EXERCISE DATA below:
Background: an optimization exercise with open tools, aiming at small area. Do not read the settings as production practice.
Only simulation tests tie the RTL to the original design; equivalence was not proved.
Power and IR drop assume default switching activity.

Setup of v6:
==> flow/design.v <==
package bmhq_pkg;
  localparam int CAPACITY_DEF      = 64;
  localparam int PRIORITY_BITS_DEF = 16;
  localparam int TAG_BITS_DEF      = 16;
  typedef enum logic [1:0] {
    ERR_OK     = 2'd0,
    ERR_EMPTY  = 2'd1,
    ERR_FULL   = 2'd2,
    ERR_UNUSED = 2'd3
  } err_t;
  typedef enum logic [3:0] {
    ST_IDLE   = 4'd0,
    ST_INSW   = 4'd1,   
    ST_INSA   = 4'd2,   
    ST_INSB   = 4'd3,   
    ST_LAST   = 4'd4,   
    ST_DEC    = 4'd5,   
    ST_WB     = 4'd6,   
    ST_RELOAD = 4'd7,   
    ST_SHOW   = 4'd8,   
    ST_SHOWE  = 4'd9,   
    ST_SHOWZ  = 4'd10   
  } state_t;
endpackage
This is an optimization exercise on Yosys and OpenROAD, whose aim is small area, a short achievable clock period and few clock cycles per item, not a production implementation.
Function was checked by simulation only, so behaviour that the tests miss may differ from the original.
Power is estimated from default activity; no workload was simulated.

[design/flow/flow/run.sh]
#!/bin/bash
# The standard ORFS layout with two changes to how it is made: the port buffers are a
# plain buffer cell (buf_2) instead of the delay cell buffer_ports picks by default, and
# the resizer may swap a cell for any cell of the same function, not only one with the
# same footprint. Synthesis is the standard one, run unchanged.
set -uo pipefail
bash standard.sh synth > flow_synth.log 2>&1 || exit 1
bash standard.sh MATCH_CELL_FOOTPRINT=0 \
    "BUFFER_PORTS_ARGS=-buffer_cell sky130_fd_sc_hd__buf_2" finish > flow_layout.log 2>&1 || exit 1
[design/flow/standard.sh]
#!/bin/bash
# synth_recipe.tcl (not shown) runs the flow's synth.tcl, then flattens the netlist and writes it again
# the make line also repeats each setting of config.mk as NAME=value (left out here)
make -C /OpenROAD-flow-scripts/flow DESIGN_CONFIG=/design/flow/config.mk WORK_HOME=/design/flow/orfs CLKGATE_MAP_FILE= SYNTH_SCRIPT=/design/flow/synth_recipe.tcl "${@:-finish}"
[design/flow/config.mk]
export PLATFORM = sky130hd
export DESIGN_NAME = data_cache
export DESIGN_NICKNAME = data_cache
export VERILOG_FILES = /design/flow/design.v
export SDC_FILE = /design/flow/constraint.sdc
export NUM_CORES = 4
export LEC_CHECK = 0
export CAP_MARGIN = 20
export CORE_MARGIN = 2
export CORE_UTILIZATION = 40
export PLACE_DENSITY = 0.6
export SETUP_SLACK_MARGIN = 1.2
export SLEW_MARGIN = 20
export SYNTH_HIERARCHICAL = 1
[design/flow/constraint.sdc]
create_clock -name core_clock -period 5.5 [get_ports {CLK}]
set_input_delay 1.1000 -clock core_clock [delete_from_list [all_inputs] [get_ports {CLK}]]
set_output_delay 1.1000 -clock core_clock [all_outputs]
set_load 0.01 [all_outputs]
[design/flow/design.v]
module data_cache #(
    parameter int INDEX_BITS = 3
) (
    input  logic         CLK,
    input  logic         RESET,
    input  logic [3:0]   READ,
    input  logic [2:0]   WRITE,
    input  logic [31:0]  ADDRESS,
    input  logic [31:0]  WRITEDATA,
    output logic [31:0]  READDATA,
    output logic         BUSY_WAIT,
    output logic         MEM_READ,
    output logic         MEM_WRITE,
    output logic [27:0]  MEM_ADDRESS,
    output logic [127:0] MEM_WRITEDATA,
    input  logic [127:0] MEM_READDATA,
    input  logic         MEM_BUSYWAIT
);
    localparam int TAG_BITS = 28 - INDEX_BITS;
    localparam int LINES = 1 << INDEX_BITS;
    logic [127:0] data_arr [LINES];
    logic [TAG_BITS-1:0] tag_arr [LINES];
    logic [LINES-1:0] valid, dirty;
    logic [INDEX_BITS-1:0] idx;
    logic [TAG_BITS-1:0] tag, victim_tag;
    logic [31:0] pick_line, pick_mem;
    logic [3:0] upsel;
    logic [LINES-1:0] dec, match;
    logic [127:0] line;
    logic [31:0] store_lanes;
    logic [15:0] byte_sel, rsel0, rsel1;
    logic [3:0] wsel;
    logic [15:0] sx0, sx1;
    logic is_b, is_h, is_w, sgnd;
    logic [LINES-1:0] fill_l, wb_l, store_l;
    logic wr_req, req, hit, victim_dirty;
    assign idx = ADDRESS[4 +: INDEX_BITS];
    assign tag = ADDRESS[31 -: TAG_BITS];
    assign wr_req = WRITE[2];
    assign req = READ[3] | WRITE[2];
    dc_decode u_dec (.a(idx), .y(dec));
    for (genvar i = 0; i < LINES; i++) begin : g_match
        dc_tag_match u_match (.stored(tag_arr[i]), .valid(valid[i]), .tag(tag), .match(match[i]));
    end
    assign hit = |(dec & match);
    assign victim_dirty = |(dec & valid & dirty);
    dc_select #(.W(128)) u_line (.d({data_arr[7], data_arr[6], data_arr[5], data_arr[4],
                                     data_arr[3], data_arr[2], data_arr[1], data_arr[0]}),
                                 .sel(dec), .y(line));
    dc_select #(.W(TAG_BITS)) u_vtag (.d({tag_arr[7], tag_arr[6], tag_arr[5], tag_arr[4],
                                          tag_arr[3], tag_arr[2], tag_arr[1], tag_arr[0]}),
                                      .sel(dec), .y(victim_tag));
    assign MEM_WRITE = req && !hit && victim_dirty;
    assign MEM_READ = req && !hit && !victim_dirty;
    assign MEM_ADDRESS = victim_dirty ? {victim_tag, idx} : ADDRESS[31:4];
    assign MEM_WRITEDATA = line;
    assign BUSY_WAIT = !hit && (victim_dirty || MEM_BUSYWAIT);
    assign is_b = (READ[1:0] == 2'b00);
    assign is_h = (READ[1:0] == 2'b01);
    assign is_w = READ[1];
    assign sgnd = !READ[2];
    always_comb begin
        for (int k = 0; k < 4; k++)
            wsel[k] = (ADDRESS[3:2] == 2'(k));
        for (int j = 0; j < 16; j++) begin
            rsel0[j] = wsel[j/4] && (is_b ? (ADDRESS[1:0] == 2'(j%4)) :
                                     is_h ? (ADDRESS[1] == 1'((j%4)/2) && (j%2 == 0)) :
                                            (j%4 == 0));
            rsel1[j] = wsel[j/4] && !is_b && (is_h ? (ADDRESS[1] == 1'((j%4)/2) && (j%2 == 1)) :
                                                     (j%4 == 1));
        end
    end
    assign sx0 = rsel0 & {16{sgnd && is_b}};
    assign sx1 = rsel1 & {16{sgnd && is_h}};
    assign upsel = wsel & {4{is_w}};
    dc_pick u_pick_line (.l(line), .s0(rsel0), .s1(rsel1), .sx(sx0 | sx1), .su(upsel),
                         .eb(sgnd && is_b), .y(pick_line));
    dc_pick u_pick_mem (.l(MEM_READDATA), .s0(rsel0), .s1(rsel1), .sx(sx0 | sx1), .su(upsel),
                        .eb(sgnd && is_b), .y(pick_mem));
    assign READDATA = hit ? pick_line : pick_mem;
    always_comb begin
        for (int k = 0; k < 4; k++) begin
            if (WRITE[1])
                store_lanes[8*k +: 8] = WRITEDATA[8*k +: 8];
            else if (WRITE[0])
                store_lanes[8*k +: 8] = WRITEDATA[8*(k%2) +: 8];
            else
                store_lanes[8*k +: 8] = WRITEDATA[7:0];
        end
        for (int j = 0; j < 16; j++)
            byte_sel[j] = wr_req && wsel[j/4] &&
                          (WRITE[1] || (WRITE[0] ? (ADDRESS[1] == 1'((j%4)/2))
                                                 : (ADDRESS[1:0] == 2'(j%4))));
    end
    always_comb begin
        for (int i = 0; i < LINES; i++) begin
            fill_l[i] = dec[i] && req && !match[i] && !(valid[i] && dirty[i]) && !MEM_BUSYWAIT;
            wb_l[i] = dec[i] && req && !match[i] && valid[i] && dirty[i] && !MEM_BUSYWAIT;
            store_l[i] = dec[i] && match[i] && wr_req;
        end
    end
    always_ff @(posedge CLK) begin
        for (int i = 0; i < LINES; i++) begin
            if (RESET) begin
                valid[i] <= 1'b0;
                dirty[i] <= 1'b0;
            end else if (fill_l[i]) begin
                valid[i] <= 1'b1;
                dirty[i] <= wr_req;
            end else if (wb_l[i]) begin
                dirty[i] <= 1'b0;
            end else if (store_l[i]) begin
                dirty[i] <= 1'b1;
            end
        end
    end
    always_ff @(posedge CLK) begin
        for (int i = 0; i < LINES; i++) begin
            if (fill_l[i]) tag_arr[i] <= tag;
            for (int j = 0; j < 16; j++)
                if (fill_l[i] || (store_l[i] && byte_sel[j]))
                    data_arr[i][8*j +: 8] <= byte_sel[j] ? store_lanes[8*(j%4) +: 8]
                                                         : MEM_READDATA[8*j +: 8];
        end
    end
endmodule
module dc_decode (
    input  logic [2:0] a,
    output logic [7:0] y
);
    always_comb
        for (int i = 0; i < 8; i++)
            y[i] = (a == 3'(i));
endmodule
module dc_tag_match (
    input  logic [24:0] stored,
    input  logic        valid,
    input  logic [24:0] tag,
    output logic        match
);
    assign match = valid && (stored == tag);
endmodule
module dc_select #(
    parameter int W = 128
) (
    input  logic [8*W-1:0] d,
    input  logic [7:0]     sel,
    output logic [W-1:0]   y
);
    always_comb begin
        y = '0;
        for (int i = 0; i < 8; i++)
            y = y | (d[W*i +: W] & {W{sel[i]}});
    end
endmodule
module dc_pick (
    input  logic [127:0] l,
    input  logic [15:0]  s0,
    input  logic [15:0]  s1,
    input  logic [15:0]  sx,
    input  logic [3:0]   su,
    input  logic         eb,
    output logic [31:0]  y
);
    always_comb begin
        logic [7:0] b0, b1;
        logic [15:0] up;
        logic sgn;
        b0 = '0;
        b1 = '0;
        up = '0;
        sgn = 1'b0;
        for (int j = 0; j < 16; j++) begin
            b0 = b0 | (l[8*j +: 8] & {8{s0[j]}});
            b1 = b1 | (l[8*j +: 8] & {8{s1[j]}});
            sgn = sgn | (l[8*j+7] & sx[j]);
        end
        for (int k = 0; k < 4; k++)
            up = up | (l[32*k+16 +: 16] & {16{su[k]}});
        y = {up | {16{sgn}}, b1 | {8{sgn && eb}}, b0};
    end
endmodule
==> results of run 1 <==
-- layout by cell type, fill, tap and decap left out, types with 92 or more instances in the layout --
cell type,count
a221oi_1,92
a22o_1,115
a22oi_1,659
buf_2,335
buf_4,521
clkbuf_16,164
edfxtp_1,1224
nand2_1,97
nand4_1,189
o21ai_0,169
xor2_1,124
-- report_power, final --
group	switching, mW	internal, mW
registers	0.0500	10.6
logic	2.27	1.06
clock network	3.79	4.92
total	6.11	16.6
-- critical path: cells and delay by family --
| kind | cells | cell delay (ns) |
|---|---|---|
| AND/OR/NAND/NOR | 2 | 0.61 |
| AO/OA/AOI/OAI | 4 | 1.09 |
| multiplexers | 1 | 0.37 |
| buffers and inverters | 6 | 0.86 |
-- routing by layer --
layer,routed length [um],share of wire
met5,542,0.0020
met4,19460,0.072
met3,46780,0.17
met2,106000,0.39
met1,96090,0.36
-- Yosys stat by module, one instance, submodules excluded, a selection --
| module | flops+latches | area, um2 | copies in the design |
|---|---|---|---|
| dc_tag_match | 0 | 279.0 | 8 |
| data_cache | 1240 | 41490 | 1 |
| dc_pick | 0 | 1917 | 2 |
| dc_decode | 0 | 65.06 | 1 |
-- kinds of logic (layout without fill, tap and decap cells) --
kind of cell           Yosys count  in the layout  synth area share
AND/OR/NAND/NOR                516            518           0.05336
AO/OA/AOI/OAI                 1198           1198            0.1635
buffers and inverters          307           1291           0.04168
other                            1             41        0.00006867
multiplexers                   145            145           0.03036
XOR/XNOR                       200            200           0.03208
flip-flops                    1240           1240            0.6789
-- metrics by stage --
step | hold slack [ns] | util
floorplan | 0.4519 | -
global placement | 0.4709 | 0.4462
detailed placement | 0.4846 | 0.4463
CTS | 0.4926 | 0.4892
global route | 0.5074 | 0.5063
finish | 0.4932 | 0.5068
-- state kept, by name, indices dropped and copies added (netlist names) --
name and count:
valid 8, tag_arr 200, dirty 8, data_arr 1024
-- cells in the mapped netlist, types with 11 or more instances --
master    number  area, um2
a22oi_1      708       5315
nand3_1       58      290.3
xnor2_1       72      630.6
o211ai_1      14      105.1
mux2_4        12      180.2
a221oi_1     120       1051
nand4_1      189       1182
xor2_1       128       1121
o21ai_0      193      965.9
mux2i_1       16      160.2
buf_2         28      140.1
nor2_1        66      247.7
nor4_1        33      206.5
nand2_1       97      364.1
edfxtp_1    1224      36760
inv_1         19      71.32
a22o_1       120       1051
clkbuf_1     102      382.9
buf_4         17      127.6
a21oi_1       11      55.05
buf_6        120       1351
and3_1        18      112.6
dfxtp_1       16      320.3
mux2_2       112       1261
nor3b_1       11      82.58
-- layout make-up --
class                      count  area share
timing repair buffer        1033      0.1232
antenna                       25   0.0009113
clock inverter                70    0.008876
clock buffer                 168     0.05162
tap                         1781     0.03246
inverter                      20    0.001094
multi-input combinational   2077      0.2418
sequential                  1240      0.5401
-- final timing paths --
kind	endpoint	depth (start not counted)
max	READDATA[9]	13
min	dirty[6]	2
max reg2reg	data_arr[3][58]	8
min reg2reg	dirty[6]	2
-- repair_timing --
item / in CTS / in global routing
gates cloned: 15 / 27
gates resized for setup: 116 / 227
endpoints found under the setup margin: 94 / 54
pin swaps: 38 / 106
setup buffers: 80 / 87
End of EXERCISE DATA.
• [WORK TO BE COMPLETED]: Your reply should be only the number of lines in the records above that include "localparam".

• [COMPLETED EXERCISE]: 5